:: Data to process
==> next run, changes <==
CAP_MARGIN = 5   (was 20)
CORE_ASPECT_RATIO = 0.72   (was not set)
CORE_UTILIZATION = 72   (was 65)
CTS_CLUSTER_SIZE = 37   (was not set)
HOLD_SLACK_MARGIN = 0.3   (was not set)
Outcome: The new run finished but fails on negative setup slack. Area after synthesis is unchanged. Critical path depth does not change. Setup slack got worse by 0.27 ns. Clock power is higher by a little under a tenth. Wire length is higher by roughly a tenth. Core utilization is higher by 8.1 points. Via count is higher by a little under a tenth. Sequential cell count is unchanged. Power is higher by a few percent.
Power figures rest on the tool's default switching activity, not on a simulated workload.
::::
Task brief
Give back, word for word, only the lines from the one containing "CTS_CLUSTER_SIZE = 37" through the closing line of the entries.

Answer space
CTS_CLUSTER_SIZE = 37   (was not set)
HOLD_SLACK_MARGIN = 0.3   (was not set)
Outcome: The new run finished but fails on negative setup slack. Area after synthesis is unchanged. Critical path depth does not change. Setup slack got worse by 0.27 ns. Clock power is higher by a little under a tenth. Wire length is higher by roughly a tenth. Core utilization is higher by 8.1 points. Via count is higher by a little under a tenth. Sequential cell count is unchanged. Power is higher by a few percent.
Power figures rest on the tool's default switching activity, not on a simulated workload.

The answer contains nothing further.